WANG Xiaoxiao, BA Jing, CHEN Jianjun, SONG Jingjing, YANG Xibei   

  1. School of Computer,Jiangsu University of Science and Technology,Zhenjiang,Jiangsu 212100,China
  • Received:2021-12-27 Revised:2022-06-28 Online:2023-02-15 Published:2023-02-22
  • Supported by:
    National Natural Science Foundation of China(62076111,61906078,62006099,62006128)

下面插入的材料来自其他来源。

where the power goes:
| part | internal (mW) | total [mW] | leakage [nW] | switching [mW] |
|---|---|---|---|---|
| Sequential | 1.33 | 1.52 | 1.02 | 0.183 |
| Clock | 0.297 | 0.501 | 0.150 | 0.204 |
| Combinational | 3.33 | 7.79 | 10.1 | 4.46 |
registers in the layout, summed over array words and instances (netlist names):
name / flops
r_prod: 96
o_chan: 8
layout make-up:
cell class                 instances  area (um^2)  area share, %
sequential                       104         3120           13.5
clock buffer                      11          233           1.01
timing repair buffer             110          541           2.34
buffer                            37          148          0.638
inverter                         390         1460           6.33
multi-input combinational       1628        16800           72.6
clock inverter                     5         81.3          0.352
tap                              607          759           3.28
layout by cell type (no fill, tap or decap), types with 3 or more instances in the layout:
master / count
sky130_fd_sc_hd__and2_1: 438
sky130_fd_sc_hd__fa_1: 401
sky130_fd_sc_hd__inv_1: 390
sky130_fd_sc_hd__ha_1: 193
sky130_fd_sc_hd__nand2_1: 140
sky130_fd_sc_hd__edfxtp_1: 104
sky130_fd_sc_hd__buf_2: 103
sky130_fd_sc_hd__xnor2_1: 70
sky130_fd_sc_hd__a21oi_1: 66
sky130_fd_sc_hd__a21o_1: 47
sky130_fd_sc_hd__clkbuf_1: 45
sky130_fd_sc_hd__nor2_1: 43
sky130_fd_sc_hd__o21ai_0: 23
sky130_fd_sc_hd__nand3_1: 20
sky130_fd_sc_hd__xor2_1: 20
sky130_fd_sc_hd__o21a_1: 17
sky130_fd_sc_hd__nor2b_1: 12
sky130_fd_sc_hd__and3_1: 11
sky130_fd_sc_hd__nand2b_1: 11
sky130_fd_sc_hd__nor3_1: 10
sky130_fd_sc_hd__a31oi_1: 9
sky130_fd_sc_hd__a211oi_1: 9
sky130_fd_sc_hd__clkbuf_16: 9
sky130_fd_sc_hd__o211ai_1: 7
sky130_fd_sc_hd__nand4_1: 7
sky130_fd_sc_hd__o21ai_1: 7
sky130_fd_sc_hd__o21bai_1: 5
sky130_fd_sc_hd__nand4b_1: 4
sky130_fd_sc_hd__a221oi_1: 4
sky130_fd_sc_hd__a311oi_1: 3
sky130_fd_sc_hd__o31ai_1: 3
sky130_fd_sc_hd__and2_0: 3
$ cat src/hw/rtl/brs_axis.sv
// ----------------------------------------------------------------------------
// brs_axis
// position of one axis: coordinate times step, then clamped taps and fraction
// ----------------------------------------------------------------------------
module brs_axis #(
    parameter int MAX_SIZE = 256
) (
    input  logic                        i_clk,
    input  logic                        i_en,
    input  logic [brs_pkg::CRD_W-1:0]   i_coord,
    input  logic [brs_pkg::STEP_W-1:0]  i_step,
    input  logic [$clog2(MAX_SIZE)-1:0] i_last,
    output logic [$clog2(MAX_SIZE)-1:0] o_t0,
    output logic [$clog2(MAX_SIZE)-1:0] o_t1,
    output logic [brs_pkg::FRAC_W-1:0]  o_frac
);

    localparam int IW  = $clog2(MAX_SIZE);
    localparam int IPW = brs_pkg::POS_W - 16;

    logic [brs_pkg::POS_W-1:0]  r_pos;
    logic [IPW-1:0]             ip;
    logic [IW-1:0]              i0;
    logic [IW-1:0]              i1;
    logic [IW-1:0]              r_t0;
    logic [IW-1:0]              r_t1;
    logic [brs_pkg::FRAC_W-1:0] r_frac;

    // q21.16 position
    always_ff @(posedge i_clk) begin
        if (i_en) begin
            r_pos <= brs_pkg::POS_W'(i_coord) * brs_pkg::POS_W'(i_step);
        end
    end

    // clamp integer part and its neighbor to the last index
    always_comb begin
        ip = r_pos[brs_pkg::POS_W-1:16];
        i0 = (ip > IPW'(i_last)) ? i_last : ip[IW-1:0];
        i1 = (i0 == i_last) ? i_last : i0 + IW'(1);
    end

    always_ff @(posedge i_clk) begin
        if (i_en) begin
            r_t0   <= i0;
            r_t1   <= i1;
            r_frac <= r_pos[15:8];
        end
    end

    assign o_t0   = r_t0;
    assign o_t1   = r_t1;
    assign o_frac = r_frac;

endmodule
===== src/rtl/dwe_pkg.sv =====
// shared types and constants for the deque with erase by value
// command and status codes, field widths, controller/datapath interface structs
// no dependencies
`default_nettype none

package dwe_pkg;

  // default sizing of the store
  localparam int DEF_CAPACITY   = 16;
  localparam int DEF_DATA_WIDTH = 32;

  // fixed field widths on the ports
  localparam int CMD_W    = 3;
  localparam int ITEM_W   = 32;
  localparam int STATUS_W = 2;
  localparam int COUNT_W  = 5;

  // command codes carried on in_tuser
  typedef enum logic [CMD_W-1:0] {
    CMD_PUSH_BACK  = 3'd0,
    CMD_POP_BACK   = 3'd1,
    CMD_PUSH_FRONT = 3'd2,
    CMD_POP_FRONT  = 3'd3,
    CMD_ERASE      = 3'd4
  } cmd_t;

  // result status codes carried on out_tuser
  typedef enum logic [STATUS_W-1:0] {
    ST_OK        = 2'd0,
    ST_EMPTY     = 2'd1,
    ST_NOT_FOUND = 2'd2,
    ST_FULL      = 2'd3
  } status_t;

  // controller to datapath commands
  typedef struct packed {
    logic    push_back;   // write item behind the last entry
    logic    push_front;  // write item ahead of the front entry
    logic    pop_back;    // read last entry, drop it
    logic    pop_front;   // read front entry, drop it
    logic    scan_start;  // latch search key, read front entry
    logic    scan_step;   // advance scan pointer, read next entry
    logic    shift_wr;    // copy current entry one place toward the front
    logic    erase_done;  // drop one entry after a successful erase
    logic    load_out;    // load the result register
    logic    out_sel_rd;  // result value comes from the read data
    status_t out_status;  // status for the result register
  } dwe_ctrl_t;

  // datapath to controller status
  typedef struct packed {
    logic empty;  // no entries stored
    logic full;   // store holds capacity entries
    logic match;  // current read data equals the search key
    logic last;   // current read data is the last stored entry
  } dwe_stat_t;

endpackage

`default_nettype wire


===== src/rtl/dwe_datapath.sv =====
// datapath of the deque: ring store memory, front pointer, entry count,
// scan pointers for erase and the result register
// depends on dwe_pkg
`default_nettype none

module dwe_datapath #(
  parameter int CAPACITY   = dwe_pkg::DEF_CAPACITY,
  parameter int DATA_WIDTH = dwe_pkg::DEF_DATA_WIDTH
) (
  input  wire                          clk,
  input  wire                          rst_n,
  input  wire  [dwe_pkg::ITEM_W-1:0]   item_value,
  input  wire  dwe_pkg::dwe_ctrl_t     ctrl,
  output dwe_pkg::dwe_stat_t           stat,
  output logic [dwe_pkg::ITEM_W-1:0]   out_value,
  output logic [dwe_pkg::STATUS_W-1:0] out_status,
  output logic [dwe_pkg::COUNT_W-1:0]  out_count
);
  import dwe_pkg::*;

  localparam int AW = $clog2(CAPACITY);
  localparam int CW = $clog2(CAPACITY + 1);
  localparam int SW = CW + 1;
  localparam int IW = (DATA_WIDTH < ITEM_W) ? DATA_WIDTH : ITEM_W;

  logic [DATA_WIDTH-1:0] mem [CAPACITY];

  logic [AW-1:0]         front_r, front_nxt;
  logic [CW-1:0]         count_r, count_nxt;
  logic [AW-1:0]         rd_ptr_r, rd_ptr_nxt;
  logic [AW-1:0]         wr_ptr_r, wr_ptr_nxt;
  logic [AW-1:0]         idx_r, idx_nxt;
  logic [DATA_WIDTH-1:0] key_r, key_nxt;
  logic [DATA_WIDTH-1:0] rd_data_r;
  logic [ITEM_W-1:0]     out_value_r;
  logic [STATUS_W-1:0]   out_status_r;
  logic [COUNT_W-1:0]    out_count_r;

  logic [DATA_WIDTH-1:0] item_d;
  logic [SW-1:0]         tail_sum, last_sum;
  logic [AW-1:0]         tail_addr, last_addr;
  logic [AW-1:0]         front_inc, front_dec, rd_ptr_inc;
  logic                  wr_en, rd_en;
  logic [AW-1:0]         wr_addr, rd_addr;
  logic [DATA_WIDTH-1:0] wr_data;

  // item value fitted to the stored word width
  assign item_d = DATA_WIDTH'(item_value[IW-1:0]);

  // ring positions: one past the last entry, and the last entry
  always_comb begin
    tail_sum  = SW'(front_r) + SW'(count_r);
    last_sum  = tail_sum - SW'(1);
    tail_addr = (tail_sum >= SW'(CAPACITY)) ? AW'(tail_sum - SW'(CAPACITY)) : AW'(tail_sum);
    last_addr = (last_sum >= SW'(CAPACITY)) ? AW'(last_sum - SW'(CAPACITY)) : AW'(last_sum);
  end

  // wrapping increments and decrement
  assign front_inc  = (front_r == AW'(CAPACITY - 1)) ? '0 : front_r + AW'(1);
  assign front_dec  = (front_r == '0) ? AW'(CAPACITY - 1) : front_r - AW'(1);
  assign rd_ptr_inc = (rd_ptr_r == AW'(CAPACITY - 1)) ? '0 : rd_ptr_r + AW'(1);

  // memory port selection
  always_comb begin
    wr_en   = 1'b0;
    wr_addr = tail_addr;
    wr_data = item_d;
    rd_en   = 1'b0;
    rd_addr = rd_ptr_inc;
    if (ctrl.push_back) begin
      wr_en = 1'b1;
    end else if (ctrl.push_front) begin
      wr_en   = 1'b1;
      wr_addr = front_dec;
    end else if (ctrl.shift_wr) begin
      wr_en   = 1'b1;
      wr_addr = wr_ptr_r;
      wr_data = rd_data_r;
    end
    if (ctrl.pop_back) begin
      rd_en   = 1'b1;
      rd_addr = last_addr;
    end else if (ctrl.pop_front || ctrl.scan_start) begin
      rd_en   = 1'b1;
      rd_addr = front_r;
    end else if (ctrl.scan_step) begin
      rd_en = 1'b1;
    end
  end

  // ring store, registered read
  always_ff @(posedge clk) begin
    if (wr_en) begin
      mem[wr_addr] <= wr_data;
    end
    if (rd_en) begin
      rd_data_r <= mem[rd_addr];
    end
  end

  // front pointer and entry count
  always_comb begin
    front_nxt = front_r;
    count_nxt = count_r;
    if (ctrl.push_back) begin
      count_nxt = count_r + CW'(1);
    end
    if (ctrl.push_front) begin
      front_nxt = front_dec;
      count_nxt = count_r + CW'(1);
    end
    if (ctrl.pop_back || ctrl.erase_done) begin
      count_nxt = count_r - CW'(1);
    end
    if (ctrl.pop_front) begin
      front_nxt = front_inc;
      count_nxt = count_r - CW'(1);
    end
  end

  always_ff @(posedge clk) begin
    if (!rst_n) begin
      front_r <= '0;
      count_r <= '0;
    end else begin
      front_r <= front_nxt;
      count_r <= count_nxt;
    end
  end

  // scan pointers and search key for erase
  always_comb begin
    rd_ptr_nxt = rd_ptr_r;
    wr_ptr_nxt = wr_ptr_r;
    idx_nxt    = idx_r;
    key_nxt    = key_r;
    if (ctrl.scan_start) begin
      rd_ptr_nxt = front_r;
      idx_nxt    = '0;
      key_nxt    = item_d;
    end else if (ctrl.scan_step) begin
      rd_ptr_nxt = rd_ptr_inc;
      wr_ptr_nxt = rd_ptr_r;
      idx_nxt    = idx_r + AW'(1);
    end
  end

  always_ff @(posedge clk) begin
    rd_ptr_r <= rd_ptr_nxt;
    wr_ptr_r <= wr_ptr_nxt;
    idx_r    <= idx_nxt;
    key_r    <= key_nxt;
  end

  // result register
  always_ff @(posedge clk) begin
    if (ctrl.load_out) begin
      out_value_r  <= ctrl.out_sel_rd ? ITEM_W'(rd_data_r[IW-1:0]) : '0;
      out_status_r <= ctrl.out_status;
      out_count_r  <= COUNT_W'(count_nxt);
    end
  end

  // status toward the controller
  assign stat.empty = (count_r == '0);
  assign stat.full  = (count_r == CW'(CAPACITY));
  assign stat.match = (rd_data_r == key_r);
  assign stat.last  = (CW'(idx_r) == count_r - CW'(1));

  assign out_value  = out_value_r;
  assign out_status = out_status_r;
  assign out_count  = out_count_r;

  // count stays within capacity
  a_count_bound: assert property (@(posedge clk) disable iff (!rst_n)
    count_r <= CW'(CAPACITY))
    else $error("entry count above capacity");

  // compaction never reads the slot it writes
  a_shift_addr: assert property (@(posedge clk) disable iff (!rst_n)
    (ctrl.shift_wr && ctrl.scan_step) |-> (wr_ptr_r != rd_ptr_inc))
    else $error("compaction read and write collide");

endmodule

`default_nettype wire


===== src/rtl/dwe_controller.sv =====
// controller of the deque: command decode, erase scan sequencing and
// the result valid flag
// depends on dwe_pkg
`default_nettype none

module dwe_controller (
  input  wire                        clk,
  input  wire                        rst_n,
  input  wire                        in_tvalid,
  output logic                       in_tready,
  input  wire  [dwe_pkg::CMD_W-1:0]  in_cmd,
  output logic                       out_tvalid,
  input  wire                        out_tready,
  input  wire  dwe_pkg::dwe_stat_t   stat,
  output dwe_pkg::dwe_ctrl_t         ctrl
);
  import dwe_pkg::*;

  typedef enum logic [1:0] {
    S_IDLE,
    S_POP,
    S_SEARCH,
    S_SHIFT
  } state_t;

  state_t state_r, state_nxt;
  logic   out_valid_r, out_valid_nxt;
  logic   accept;

  // take an item only when idle and the result register is free or leaving
  assign in_tready = (state_r == S_IDLE) && (!out_valid_r || out_tready);
  assign accept    = in_tvalid && in_tready;

  // next state and datapath commands
  always_comb begin
    state_nxt = state_r;
    ctrl      = '0;
    ctrl.out_status = ST_OK;
    unique case (state_r)
      S_IDLE: begin
        if (accept) begin
          unique case (cmd_t'(in_cmd))
            CMD_PUSH_BACK: begin
              ctrl.load_out = 1'b1;
              if (stat.full) begin
                ctrl.out_status = ST_FULL;
              end else begin
                ctrl.push_back = 1'b1;
              end
            end
            CMD_PUSH_FRONT: begin
              ctrl.load_out = 1'b1;
              if (stat.full) begin
                ctrl.out_status = ST_FULL;
              end else begin
                ctrl.push_front = 1'b1;
              end
            end
            CMD_POP_BACK: begin
              if (stat.empty) begin
                ctrl.load_out   = 1'b1;
                ctrl.out_status = ST_EMPTY;
              end else begin
                ctrl.pop_back = 1'b1;
                state_nxt     = S_POP;
              end
            end
            CMD_POP_FRONT: begin
              if (stat.empty) begin
                ctrl.load_out   = 1'b1;
                ctrl.out_status = ST_EMPTY;
              end else begin
                ctrl.pop_front = 1'b1;
                state_nxt      = S_POP;
              end
            end
            CMD_ERASE: begin
              if (stat.empty) begin
                ctrl.load_out   = 1'b1;
                ctrl.out_status = ST_NOT_FOUND;
              end else begin
                ctrl.scan_start = 1'b1;
                state_nxt       = S_SEARCH;
              end
            end
            default: begin
              ctrl.load_out = 1'b1;
            end
          endcase
        end
      end
      S_POP: begin
        ctrl.load_out   = 1'b1;
        ctrl.out_sel_rd = 1'b1;
        state_nxt       = S_IDLE;
      end
      S_SEARCH: begin
        if (stat.last) begin
          ctrl.load_out = 1'b1;
          state_nxt     = S_IDLE;
          if (stat.match) begin
            ctrl.erase_done = 1'b1;
          end else begin
            ctrl.out_status = ST_NOT_FOUND;
          end
        end else begin
          ctrl.scan_step = 1'b1;
          if (stat.match) begin
            state_nxt = S_SHIFT;
          end
        end
      end
      S_SHIFT: begin
        ctrl.shift_wr = 1'b1;
        if (stat.last) begin
          ctrl.erase_done = 1'b1;
          ctrl.load_out   = 1'b1;
          state_nxt       = S_IDLE;
        end else begin
          ctrl.scan_step = 1'b1;
        end
      end
      default: begin
        state_nxt = S_IDLE;
      end
    endcase
  end

  // result valid: set on load, cleared when taken
  always_comb begin
    out_valid_nxt = out_valid_r;
    if (ctrl.load_out) begin
      out_valid_nxt = 1'b1;
    end else if (out_tready) begin
      out_valid_nxt = 1'b0;
    end
  end

  // state and registered outputs
  always_ff @(posedge clk) begin
    if (!rst_n) begin
      state_r     <= S_IDLE;
      out_valid_r <= 1'b0;
    end else begin
      state_r     <= state_nxt;
      out_valid_r <= out_valid_nxt;
    end
  end

  assign out_tvalid = out_valid_r;

  // a result is never loaded over one still waiting
  a_load_free: assert property (@(posedge clk) disable iff (!rst_n)
    ctrl.load_out |-> (!out_valid_r || out_tready))
    else $error("result register overwritten");

  // a pop on a non-empty store shows its result once S_POP has loaded the result register
  a_pop_result: assert property (@(posedge clk) disable iff (!rst_n)
    (accept && !stat.empty &&
     (in_cmd == CMD_POP_BACK || in_cmd == CMD_POP_FRONT)) |=> ##1 out_valid_r)
    else $error("pop result missing");

endmodule

`default_nettype wire


===== src/rtl/deque_with_erase_by_value.sv =====
// Bounded double-ended queue of CAPACITY words of DATA_WIDTH bits, held in a
// ring store memory with one write and one registered read port. Commands on
// in_tuser push at the back or front, pop from the back or front, or erase the
// first entry from the front that equals in_tdata, closing the gap in order.
// Every command gives one result. A push, a refused push, or a pop or erase
// on an empty store loads its result in the cycle it is accepted; a pop first
// reads the store and loads the read word from S_POP. An erase walks every
// stored entry, found or not: the single read port reads one entry a cycle,
// comparing until the match and then copying each later entry one place
// forward. One command is in flight at a time; the next is taken once the
// controller is idle and the output register is empty or being read.
// depends on dwe_pkg, dwe_controller, dwe_datapath
`default_nettype none

module deque_with_erase_by_value #(
  parameter int CAPACITY   = dwe_pkg::DEF_CAPACITY,
  parameter int DATA_WIDTH = dwe_pkg::DEF_DATA_WIDTH
) (
  input  wire         clk,
  input  wire         rst_n,
  input  wire         in_tvalid,
  output logic        in_tready,
  input  wire  [31:0] in_tdata,   // item_value[31:0]
  input  wire  [2:0]  in_tuser,   // cmd[2:0]
  output logic        out_tvalid,
  input  wire         out_tready,
  output logic [39:0] out_tdata,  // out_value[31:0], entry_count[36:32], zero[39:37]
  output logic [1:0]  out_tuser   // status[1:0]
);
  import dwe_pkg::*;

  dwe_ctrl_t            ctrl;
  dwe_stat_t            stat;
  logic [ITEM_W-1:0]    out_value;
  logic [STATUS_W-1:0]  out_status;
  logic [COUNT_W-1:0]   out_count;

  // command sequencing
  dwe_controller u_ctrl (
    .clk        (clk),
    .rst_n      (rst_n),
    .in_tvalid  (in_tvalid),
    .in_tready  (in_tready),
    .in_cmd     (in_tuser),
    .out_tvalid (out_tvalid),
    .out_tready (out_tready),
    .stat       (stat),
    .ctrl       (ctrl)
  );

  // storage and result register
  dwe_datapath #(
    .CAPACITY   (CAPACITY),
    .DATA_WIDTH (DATA_WIDTH)
  ) u_dp (
    .clk        (clk),
    .rst_n      (rst_n),
    .item_value (in_tdata),
    .ctrl       (ctrl),
    .stat       (stat),
    .out_value  (out_value),
    .out_status (out_status),
    .out_count  (out_count)
  );

  // result packing
  assign out_tdata = {3'b000, out_count, out_value};
  assign out_tuser = out_status;

endmodule

`default_nettype wire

摘要: 利用多重约简的结果搭建一个集成分类框架,已被证实可以显著提升后续学习的性能。超约简方法正是借鉴了这一理念,在约简求解的基础上,通过随机添加额外属性以达到获取多重超约简的目的。显然,基本的约简求解将直接影响超约简方法的效果。鉴于此,从兼顾效率和性能的角度出发,在超约简方法中同时引入属性簇和集成选择机制:属性簇用于加速基本约简的求解过程,集成选择则用于在求解过程中找到更为稳健的属性。在20组UCI数据上的实验结果表明,相比4种前沿的集成策略,所提方法不仅能够显著减少约简求解的时间消耗,而且能够提供更好的分类稳定性和准确率。

关键词: 属性簇, 集成选择, 约简求解, 超约简

Abstract: Following the derivation of multiple reducts,an ensemble based classification framework can be constructed,which has been demonstrated to be useful in improving the performance of subsequent learning tasks.The approach called super-reduct is exactly suggested with such thinking.Generally,multiple super-reducts are obtained by randomly adding more extra attributes into the fundamental reduct.Therefore,how to search fundamental reduct is the key to performing super-reduct.In view of this,considering both efficiency and effectiveness,not only attribute group but also ensemble selector is introduced into the mechanism of super-reduct:the device of attribute group is used to speed up the process of searching fundamental reduct,the device of ensemble selector is used to find more robust attributes in the procedure of searching reduct.Comprehensive experiments on 20 UCI data sets show that compared with 4 popular strategies,our approach can not only significantly reduce the computational cost but also provide superior stabilities and accuracies for classification tasks.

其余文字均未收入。